EXERCISE PROMPT:
Reproduce exactly the lines below, from the first through the one containing "export ABC_AREA = 1", and nothing more.

╭─ EXTRACTED INFORMATION

File: config.mk
export PLATFORM = sky130hd
export DESIGN_NAME = task_slot_dispatcher_unit
export DESIGN_NICKNAME = d
export VERILOG_FILES = /design/src/sv/tsd_pkg.sv /design/src/sv/tsd_front.sv /design/src/sv/tsd_back.sv /design/src/sv/task_slot_dispatcher_unit.sv
export SDC_FILE = /design/constraint.sdc
export NUM_CORES = 1
export LEC_CHECK = 0
export ABC_AREA = 1
export BUFFER_PORTS_ARGS = -buffer_cell sky130_fd_sc_hd__buf_2
export CELL_PAD_IN_SITES_DETAIL_PLACEMENT = 1
export CELL_PAD_IN_SITES_GLOBAL_PLACEMENT = 2
export CORE_UTILIZATION = 38
export DETAILED_ROUTE_END_ITERATION = 12
export HOLD_SLACK_MARGIN = 0.06
export PLACE_DENSITY = 0.86
export SYNTH_ARGS = -nofsm -noshare
export SYNTH_HDL_FRONTEND = slang
export SYNTH_SLANG_ARGS = --single-unit
File: constraint.sdc
create_clock -name clk -period 3.4 [get_ports clk]
set_input_delay 0.17 -clock clk [delete_from_list [all_inputs] [get_ports clk]]
set_output_delay 0.17 -clock clk [all_outputs]
set_load 0.02 [all_outputs]
File: src/sv/tsd_pkg.sv
// Shared types and constants of the task slot dispatcher.
// Depends on nothing; used by every module of the block.
package tsd_pkg;

	// Default sizing of the dispatch table and the worker pool
	localparam int TSD_SLOTS   = 16;
	localparam int TSD_WORKERS = 8;

	// Request queue between the front and the back
	localparam int QUEUE_DEPTH = 2;

	// Configuration register indexes
	localparam logic [1:0] CFG_TOTAL_TASKS = 2'd0;
	localparam logic [1:0] CFG_FAILED_NODE = 2'd1;
	localparam logic [1:0] CFG_REPAIR_MODE = 2'd2;

	// Reset value of the total task register
	localparam logic [15:0] TOTAL_TASKS_RST = 16'd16;

	// Saturation level of a worker's completion counter
	localparam logic [15:0] COUNT_MAX = 16'hFFFF;

	// Command codes of a request
	localparam logic CMD_START = 1'b0;
	localparam logic CMD_DONE  = 1'b1;

	// Request kinds after decode
	typedef enum logic {
		KIND_START,
		KIND_DONE
	} req_kind_t;

	// Slot status codes
	typedef enum logic [1:0] {
		SS_WAIT = 2'd0,
		SS_RUN  = 2'd1,
		SS_DONE = 2'd2
	} slot_status_t;

	// Back-end sequencer states
	typedef enum logic [2:0] {
		BS_IDLE,
		BS_FIND,
		BS_UPDATE,
		BS_SEARCH,
		BS_EMIT
	} back_state_t;

	// One classified request as it waits in the queue
	typedef struct packed {
		req_kind_t   kind;
		logic [2:0]  worker;
		logic [15:0] task_id;
	} req_t;

	// One finished result handed to the output stage
	typedef struct packed {
		logic        dispatch_valid;
		logic [15:0] dispatch_task;
		logic [2:0]  dispatch_worker;
		logic [3:0]  dispatch_slot;
		logic        all_done;
		logic        unknown_task;
		logic [15:0] worker_count;
	} result_t;

endpackage

File: src/sv/tsd_front.sv
// Front end of the task slot dispatcher: accepts requests, decodes the command
// and holds them in a short queue for the back end. Depends on tsd_pkg.
module tsd_front import tsd_pkg::*; (
	input  logic        clk,
	input  logic        arst_n,
	input  logic        item_valid,
	output logic        item_stall,
	input  logic        command,
	input  logic [2:0]  worker,
	input  logic [15:0] finished_task,
	output logic        q_valid,
	output req_t        q_req,
	input  logic        q_pop
);

	localparam int PW = (QUEUE_DEPTH > 1) ? $clog2(QUEUE_DEPTH) : 1;
	localparam int CW = $clog2(QUEUE_DEPTH + 1);

	req_t            queue_q [QUEUE_DEPTH];
	logic [PW-1:0]   wr_ptr_q;
	logic [PW-1:0]   rd_ptr_q;
	logic [CW-1:0]   fill_q;
	logic            push;
	req_t            req_in;

	// Decode the command into a request kind
	always_comb begin
		req_in.worker  = worker;
		req_in.task_id = finished_task;
		case (command)
			CMD_START: req_in.kind = KIND_START;
			CMD_DONE:  req_in.kind = KIND_DONE;
			default:   req_in.kind = KIND_START;
		endcase
	end

	assign item_stall = (fill_q == CW'(QUEUE_DEPTH));
	assign push       = item_valid && !item_stall;
	assign q_valid    = (fill_q != '0);
	assign q_req      = queue_q[rd_ptr_q];

	// Store an accepted request
	always_ff @(posedge clk) begin
		if (push) begin
			queue_q[wr_ptr_q] <= req_in;
		end
	end

	// Advance pointers and fill level
	always_ff @(posedge clk or negedge arst_n) begin
		if (!arst_n) begin
			wr_ptr_q <= '0;
			rd_ptr_q <= '0;
			fill_q   <= '0;
		end else begin
			if (push) begin
				wr_ptr_q <= (wr_ptr_q == PW'(QUEUE_DEPTH - 1)) ? '0 : wr_ptr_q + 1'b1;
			end
			if (q_pop) begin
				rd_ptr_q <= (rd_ptr_q == PW'(QUEUE_DEPTH - 1)) ? '0 : rd_ptr_q + 1'b1;
			end
			case ({push, q_pop})
				2'b10:   fill_q <= fill_q + 1'b1;
				2'b01:   fill_q <= fill_q - 1'b1;
				default: fill_q <= fill_q;
			endcase
		end
	end

endmodule

File: src/sv/tsd_back.sv
// Back end of the task slot dispatcher: slot lookup, refill, completion count
// and circular dispatch search, one slot per cycle. Depends on tsd_pkg.
module tsd_back import tsd_pkg::*; #(
	parameter int SLOTS   = TSD_SLOTS,
	parameter int WORKERS = TSD_WORKERS
) (
	input  logic        clk,
	input  logic        arst_n,
	input  logic [15:0] total_tasks,
	input  logic        q_valid,
	input  req_t        q_req,
	output logic        q_pop,
	output logic        res_valid,
	output result_t     res,
	input  logic        res_ready
);

	localparam int SW = $clog2(SLOTS);
	localparam int CW = SW + 1;
	localparam int WW = (WORKERS > 1) ? $clog2(WORKERS) : 1;
	localparam logic [6:0] WORKERS_V = 7'(WORKERS);

	back_state_t    state_q, state_d;

	// Request in progress
	logic [2:0]     worker_q;
	logic [15:0]    task_q;

	// Slot table: task numbers in memory, status and written marks in flops
	logic [15:0]    task_mem [SLOTS];
	logic [SLOTS-1:0] written_q;
	slot_status_t   status_q [SLOTS];
	logic [16:0]    next_task_q;
	logic [CW-1:0]  done_cnt_q;

	// Table read pipeline
	logic           rd_vld_s1;
	logic [SW-1:0]  rd_idx_s1;
	logic           rd_wr_s1;
	logic [15:0]    rd_data_s1;
	logic           rd_en;
	logic [SW-1:0]  rd_addr;
	logic [15:0]    rd_task;

	// Lookup and search
	logic [CW-1:0]  idx_q;
	logic [SW-1:0]  pos_q;
	logic [SW-1:0]  s_q;
	logic [SW-1:0]  s_next;
	logic [SW-1:0]  pos_next;
	logic [CW-1:0]  steps_q;
	logic [SW-1:0]  pick_q;
	logic           pick_vld_q;
	logic           unknown_q;
	logic           counted_q;

	// Worker completion counters
	logic [15:0]    cnt_mem [WORKERS];
	logic [WORKERS-1:0] cnt_written_q;
	logic [15:0]    cnt_rd_s1;
	logic           cnt_wr_s1;
	logic [15:0]    cnt_val;
	logic [15:0]    cnt_inc;
	logic [WW-1:0]  wk_idx_in;
	logic [WW-1:0]  wk_idx;
	logic           wk_ok_in;
	logic           wk_ok;

	// Sequencer strobes
	logic           issue_find;
	logic           find_hit;
	logic           find_miss;
	logic           do_update;
	logic           refill;
	logic           search_hit;

	// Derive lookup data, counter values and wrap-around indexes
	always_comb begin
		rd_task   = rd_wr_s1 ? rd_data_s1 : 16'(rd_idx_s1);
		cnt_val   = cnt_wr_s1 ? cnt_rd_s1 : 16'd0;
		cnt_inc   = (cnt_val != COUNT_MAX) ? cnt_val + 16'd1 : cnt_val;
		wk_idx_in = WW'(q_req.worker);
		wk_idx    = WW'(worker_q);
		wk_ok_in  = ({4'b0, q_req.worker} < WORKERS_V);
		wk_ok     = ({4'b0, worker_q} < WORKERS_V);
		refill    = (next_task_q < {1'b0, total_tasks});
		s_next    = (s_q == SW'(SLOTS - 1)) ? '0 : s_q + 1'b1;
		pos_next  = (pos_q == SW'(SLOTS - 1)) ? '0 : pos_q + 1'b1;
		rd_addr   = (state_q == BS_FIND) ? idx_q[SW-1:0] : s_q;
	end

	// Next state and sequencer strobes
	always_comb begin
		state_d    = state_q;
		q_pop      = 1'b0;
		issue_find = 1'b0;
		find_hit   = 1'b0;
		find_miss  = 1'b0;
		do_update  = 1'b0;
		search_hit = 1'b0;
		case (state_q)
			BS_IDLE: begin
				if (q_valid) begin
					q_pop   = 1'b1;
					state_d = (q_req.kind == KIND_START) ? BS_SEARCH : BS_FIND;
				end
			end
			BS_FIND: begin
				issue_find = (idx_q < CW'(SLOTS));
				if (rd_vld_s1 && rd_task == task_q) begin
					find_hit = 1'b1;
					state_d  = BS_UPDATE;
				end else if (rd_vld_s1 && rd_idx_s1 == SW'(SLOTS - 1)) begin
					find_miss = 1'b1;
					state_d   = BS_EMIT;
				end
			end
			BS_UPDATE: begin
				do_update = 1'b1;
				state_d   = BS_SEARCH;
			end
			BS_SEARCH: begin
				if (status_q[s_q] == SS_WAIT) begin
					search_hit = 1'b1;
					state_d    = BS_EMIT;
				end else if (steps_q == CW'(1)) begin
					state_d    = BS_EMIT;
				end
			end
			BS_EMIT: begin
				if (res_ready) begin
					state_d = BS_IDLE;
				end
			end
			default: state_d = BS_IDLE;
		endcase
	end

	assign rd_en = issue_find || search_hit;

	// Hold the state register
	always_ff @(posedge clk or negedge arst_n) begin
		if (!arst_n) begin
			state_q <= BS_IDLE;
		end else begin
			state_q <= state_d;
		end
	end

	// Slot task memory: refill write and one registered read
	always_ff @(posedge clk) begin
		if (do_update && refill) begin
			task_mem[pos_q] <= next_task_q[15:0];
		end
		if (rd_en) begin
			rd_data_s1 <= task_mem[rd_addr];
			rd_wr_s1   <= written_q[rd_addr];
			rd_idx_s1  <= rd_addr;
		end
	end

	// Worker counter memory: read on pop, write on completion
	always_ff @(posedge clk) begin
		if (q_pop) begin
			if (wk_ok_in) begin
				cnt_rd_s1 <= cnt_mem[wk_idx_in];
				cnt_wr_s1 <= cnt_written_q[wk_idx_in];
			end else begin
				cnt_rd_s1 <= 16'd0;
				cnt_wr_s1 <= 1'b0;
			end
		end
		if (do_update && wk_ok) begin
			cnt_mem[wk_idx] <= cnt_inc;
		end
	end

	// Latch the request and the search bookkeeping
	always_ff @(posedge clk) begin
		if (q_pop) begin
			worker_q <= q_req.worker;
			task_q   <= q_req.task_id;
			s_q      <= '0;
			steps_q  <= CW'(SLOTS);
		end else if (do_update) begin
			s_q     <= pos_next;
			steps_q <= CW'(SLOTS);
		end else if (state_q == BS_SEARCH && !search_hit) begin
			s_q     <= s_next;
			steps_q <= steps_q - 1'b1;
		end
		if (find_hit) begin
			pos_q <= rd_idx_s1;
		end
		if (search_hit) begin
			pick_q <= s_q;
		end
	end

	// Control flags, table status and counters
	always_ff @(posedge clk or negedge arst_n) begin
		if (!arst_n) begin
			rd_vld_s1     <= 1'b0;
			idx_q         <= '0;
			pick_vld_q    <= 1'b0;
			unknown_q     <= 1'b0;
			counted_q     <= 1'b0;
			written_q     <= '0;
			cnt_written_q <= '0;
			next_task_q   <= 17'(SLOTS);
			done_cnt_q    <= '0;
			for (int i = 0; i < SLOTS; i++) begin
				status_q[i] <= SS_WAIT;
			end
		end else begin
			rd_vld_s1 <= issue_find;
			if (q_pop) begin
				idx_q      <= '0;
				pick_vld_q <= 1'b0;
				unknown_q  <= 1'b0;
				counted_q  <= 1'b0;
			end else if (issue_find) begin
				idx_q <= idx_q + 1'b1;
			end
			if (find_miss) begin
				unknown_q <= 1'b1;
			end
			// Refill the found slot or retire it
			if (do_update) begin
				counted_q <= 1'b1;
				if (refill) begin
					status_q[pos_q]  <= SS_WAIT;
					written_q[pos_q] <= 1'b1;
					next_task_q      <= next_task_q + 17'd1;
					if (status_q[pos_q] == SS_DONE) begin
						done_cnt_q <= done_cnt_q - 1'b1;
					end
				end else begin
					status_q[pos_q] <= SS_DONE;
					if (status_q[pos_q] != SS_DONE) begin
						done_cnt_q <= done_cnt_q + 1'b1;
					end
				end
				if (wk_ok) begin
					cnt_written_q[wk_idx] <= 1'b1;
				end
			end
			// Hand the picked slot to the worker
			if (search_hit) begin
				status_q[s_q] <= SS_RUN;
				pick_vld_q    <= 1'b1;
			end
		end
	end

	// Assemble the result
	always_comb begin
		res_valid           = (state_q == BS_EMIT);
		res.dispatch_valid  = pick_vld_q;
		res.dispatch_task   = pick_vld_q ? rd_task : 16'd0;
		res.dispatch_worker = worker_q;
		res.dispatch_slot   = pick_vld_q ? 4'(pick_q) : 4'd0;
		res.all_done        = (done_cnt_q == CW'(SLOTS));
		res.unknown_task    = unknown_q;
		if (!wk_ok) begin
			res.worker_count = 16'd0;
		end else if (counted_q) begin
			res.worker_count = cnt_inc;
		end else begin
			res.worker_count = cnt_val;
		end
	end

endmodule

File: src/sv/task_slot_dispatcher_unit.sv
// Top level of the task slot dispatcher: configuration registers, front end,
// back end and output register. Depends on tsd_pkg, tsd_front and tsd_back.
//
// A start request runs the dispatch search alone; a completion report first
// runs the slot lookup, which walks the task memory through its single read
// port, one slot a cycle, and, when the task is found, the dispatch search,
// which walks the status table one slot a cycle from the slot after the found
// one (a start request searches from slot 0). A two-entry request queue lets
// new requests be accepted while one is being worked, and the output register
// holds a result while the next one is built.
// Reset needs no clearing pass; configuration writes are taken at once.
module task_slot_dispatcher_unit import tsd_pkg::*; #(
	parameter int SLOTS   = TSD_SLOTS,
	parameter int WORKERS = TSD_WORKERS
) (
	input  logic        clk,
	input  logic        arst_n,
	// Configuration
	input  logic        cfg_valid,
	output logic        cfg_ready,
	input  logic [1:0]  cfg_index,
	input  logic [15:0] cfg_data,
	// Requests
	input  logic        item_valid,
	output logic        item_stall,
	input  logic        command,
	input  logic [2:0]  worker,
	input  logic [15:0] finished_task,
	// Results
	output logic        result_valid,
	input  logic        result_stall,
	output logic        dispatch_valid,
	output logic [15:0] dispatch_task,
	output logic [2:0]  dispatch_worker,
	output logic [3:0]  dispatch_slot,
	output logic [7:0]  node_echo,
	output logic [7:0]  mode_echo,
	output logic        all_done,
	output logic        unknown_task,
	output logic [15:0] worker_count
);

	logic [15:0] total_tasks_q;
	logic [7:0]  failed_node_q;
	logic [7:0]  repair_mode_q;

	logic        q_valid;
	req_t        q_req;
	logic        q_pop;
	logic        res_valid;
	result_t     res;
	logic        res_ready;

	result_t     out_q;
	logic [7:0]  node_q;
	logic [7:0]  mode_q;
	logic        out_vld_q;

	// Take configuration writes at once
	assign cfg_ready = 1'b1;

	always_ff @(posedge clk or negedge arst_n) begin
		if (!arst_n) begin
			total_tasks_q <= TOTAL_TASKS_RST;
			failed_node_q <= '0;
			repair_mode_q <= '0;
		end else if (cfg_valid && cfg_ready) begin
			case (cfg_index)
				CFG_TOTAL_TASKS: total_tasks_q <= cfg_data;
				CFG_FAILED_NODE: failed_node_q <= cfg_data[7:0];
				CFG_REPAIR_MODE: repair_mode_q <= cfg_data[7:0];
				default: ;
			endcase
		end
	end

	tsd_front u_front (
		.clk           (clk),
		.arst_n        (arst_n),
		.item_valid    (item_valid),
		.item_stall    (item_stall),
		.command       (command),
		.worker        (worker),
		.finished_task (finished_task),
		.q_valid       (q_valid),
		.q_req         (q_req),
		.q_pop         (q_pop)
	);

	tsd_back #(
		.SLOTS   (SLOTS),
		.WORKERS (WORKERS)
	) u_back (
		.clk         (clk),
		.arst_n      (arst_n),
		.total_tasks (total_tasks_q),
		.q_valid     (q_valid),
		.q_req       (q_req),
		.q_pop       (q_pop),
		.res_valid   (res_valid),
		.res         (res),
		.res_ready   (res_ready)
	);

	// Load the output register when it is empty or being drained
	assign res_ready = !out_vld_q || !result_stall;

	always_ff @(posedge clk or negedge arst_n) begin
		if (!arst_n) begin
			out_vld_q <= 1'b0;
		end else if (res_ready) begin
			out_vld_q <= res_valid;
		end
	end

	always_ff @(posedge clk) begin
		if (res_ready && res_valid) begin
			out_q  <= res;
			node_q <= res.dispatch_valid ? failed_node_q : 8'd0;
			mode_q <= res.dispatch_valid ? repair_mode_q : 8'd0;
		end
	end

	assign result_valid    = out_vld_q;
	assign dispatch_valid  = out_q.dispatch_valid;
	assign dispatch_task   = out_q.dispatch_task;
	assign dispatch_worker = out_q.dispatch_worker;
	assign dispatch_slot   = out_q.dispatch_slot;
	assign node_echo       = node_q;
	assign mode_echo       = mode_q;
	assign all_done        = out_q.all_done;
	assign unknown_task    = out_q.unknown_task;
	assign worker_count    = out_q.worker_count;

endmodule
==> qor.yml <==
fp.dieH_um: 276.3
cp.arrival_ps: 3420
synth_cells: 2507
drt-initial-drc-count: 1417
maxSlewHeadroom_pct: 25.68
port_buffers: 102
antenna_found_initial: 1
fp-row-count: 100
critPathCaptureType: "register"
syn-num-nets: 2581
use_met1_pct: 26.77
grt_pass1_vias: 21580
fin_ws_ps: 454.7
hpwl_mm: 51.87
final_antenna_net_count: 0
vias_per_cell: 5.312
globalplace.congestion: 0.8975
synth_seq_cells: 683
synth_common_cells: "edfxtp_1, nor2_1, nand2_1, o21ai_0, inv_1"
yosysMostFrequentCell: "edfxtp_1"
fillerInstances: 7953
final_layout_size_suffix_gt1_share_pct: 13.67
wl_mm: 80.15
startpoint: "u_back.cnt_wr_s1"
synth_edf_count: 547
cts_setup_buffers: 0
clock_skew_ps: 20.73
fin_cells: 3742
placed_cell_area_um2: 30630
setup_viol: 0
clk_path_buf_depth: 3
grt_max_degree: 91
max-cap-violations: 0
cts-buffers-inserted: 75
cp-start-kind: "register"
synth_area_leader_cell: "edfxtp_1"
cts_tree: "built"
clkTransAtPathRegs_ps: 60
core_um2: 74450
start_util_pct: 38.40
min_period_over_period_pct: 86.63
grt_overflow: 0
max_freq_mhz: 339.5
use_met2_pct: 37.56
n_antenna_cell: 0
dieArea_um2: 76330
ys_types: 55
vias: 19880
grt_use_met3_pct: 2.932
worstSetupPathType: "register to register"
die_x_um: 276.3
pre_cts_slack_ps: 543.9
htreeDepth: 3
wire_per_inst_um: 21.42
r2r-start: "u_back.cnt_wr_s1"
cp_max_fo: 10
synth_warnings: 0
synth_area_um2: 28580
grt_pass1_wl_mm: 125.8
hold_viol: 0
setup-tns-final_ps: 0
yosysTopAreaCellShare_pct: 57.46
power.density_nw_per_um2: 883.9
finalCriticalPeriod_ps: 2945
drt-pass1-iter-count: 5
synth_seq_area_share_pct: 69.22
rsz0062_at_grt: "no"
peakVddDrop_v: 0.0004810
worstPathRequired_ps: 3870
slew_viol_final: 0
synthTopCellsByArea: "edfxtp_1, dfrtp_1, o21ai_0"
power_leakage_nw: 13.24
track_usage_pct: 21.20
ios: 104
top_usage_layer: "met2"
avgSynthCellArea_um2: 11.40
fin_area_um2: 33520
async_flop_share_pct: 18.59
status: "complete, no violations"
drc: 0
worstMarginPinSlew_ps: 1115
cts.sinks: 683
dp_cells: 3564
cts_root_buf: "clkbuf_16"
hold_class: "input pin to asynchronous set/reset pin"
finalNetCount: 2785
area_growth_pct: 17.25
clk_latency_ps: 640
final_core_util_pct: 45.02
synth_flop_cell: "edfxtp_1"
[state kept, by name (all words and copies together) (netlist names), 5 cells and up]
register / cells
failed_node_q: 8
u_back.cnt_rd_s1: 16
u_back.rd_data_s1: 16
repair_mode_q: 8
u_back.next_task_q: 17
node_echo: 8
worker_count: 16
u_back.task_q: 16
u_back.done_cnt_q: 5
dispatch_task: 16
u_back.steps_q: 5
mode_echo: 8
u_back.status_q: 32
u_front.queue_q: 40
u_back.task_mem: 256
total_tasks_q: 16
u_back.written_q: 16
u_back.cnt_mem: 128
u_back.idx_q: 5
u_back.cnt_written_q: 8
[cell type report]
cell class,count,area (µm²),area share [%]
sequential,683,19790,59.03
timing repair buffer,233,1660,4.954
clock inverter,51,505.5,1.508
tap,969,1212,3.617
multi-input combinational,1504,7561,22.56
inverter,214,803.3,2.397
clock buffer,88,1988,5.932
[critical path, cell delays in order, from the launching register on]
cell and delay, ps:
edfxtp_1 550, nand2_1 120, inv_1 180, ha_1 220, nand4_1 170, nor3_2 320
nand3_2 150, nor2_2 130, nor2_1 90, nand3_1 100, xor2_1 530, nand2_1 120
o21ai_0 110
[placed cells by master (no fill, tap or decap), types with 11 or more instances in the layout]
cell type        n
o221ai_1        51
nor2_1         372
inv_1          199
clkinv_2        16
nand4_1         17
o22ai_1         36
clkinv_1        20
ha_1            31
xor2_1          29
nand2_1        369
or2_2           22
dfrtp_1        125
nor2_2          11
xnor2_1         11
buf_2          101
a31oi_1         19
nand3_1         71
clkbuf_16       77
a21oi_1         63
inv_2           13
dlygate4sd3_1   39
nor3_1          17
o21ai_0        308
o211ai_1        17
edfxtp_1       547
buf_4           87
[repair_timing]
item | CTS | global route
endpoints found under the setup margin | 0 | 0
hold buffers | 39 | 0
gates resized for setup | 0 | 0
endpoints found under the hold margin | 152 | 0
[logic make-up after synthesis]
logic type / count (synthesis) / share of synthesized area [%]
other: 1 / 0.01312
AO/OA/AOI/OAI: 528 / 10.60
flip-flops: 683 / 69.22
buffers and inverters: 320 / 4.495
XOR/XNOR: 40 / 1.226
AND/OR/NAND/NOR: 903 / 13.05
adder cells (fa/ha/maj): 31 / 1.357
multiplexers: 1 / 0.03502
[routing by layer]
layer  share of wire [%]  wire length, µm  up-vias
met5               0.010                8        -
met2                  51            41040      464
met4                 2.3             1814        2
met3                 4.2             3382      125
li1                    -                -     9155
met1                  42            33910    10130
[path summary, 6_finish.rpt]
check                      slack (ps)  cells after the start                  end
min                               110                      2    total_tasks_q[10]
max                               450                     12     worker_count[10]
min reg2reg                       450                      2  u_back.written_q[3]
max reg2reg                       450                     12     worker_count[10]
max in group asynchronous        2350                      3     total_tasks_q[4]
min in group clk                  230                      3     repair_mode_q[1]
[report_power, final]
part	internal (mW)	total, mW	switching [mW]
Combinational	2.76	9.63	6.86
Sequential	11.0	11.8	0.796
Clock	4.77	8.24	3.47
[stage by stage]
stage | hold slack (ps) | power [mW]
2_1_floorplan | -125.6 | 17.81
3_3_place_gp | 246.9 | 20.88
3_5_place_dp | 249.4 | 21.41
4_1_cts | 136.4 | 29.84
5_1_grt | 152.6 | 31.28
6_report | 105.7 | 29.62
No activity file was read; power rests on OpenSTA's default activity.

╰─

ANSWER TO THIS EXERCISE:
File: config.mk
export PLATFORM = sky130hd
export DESIGN_NAME = task_slot_dispatcher_unit
export DESIGN_NICKNAME = d
export VERILOG_FILES = /design/src/sv/tsd_pkg.sv /design/src/sv/tsd_front.sv /design/src/sv/tsd_back.sv /design/src/sv/task_slot_dispatcher_unit.sv
export SDC_FILE = /design/constraint.sdc
export NUM_CORES = 1
export LEC_CHECK = 0
export ABC_AREA = 1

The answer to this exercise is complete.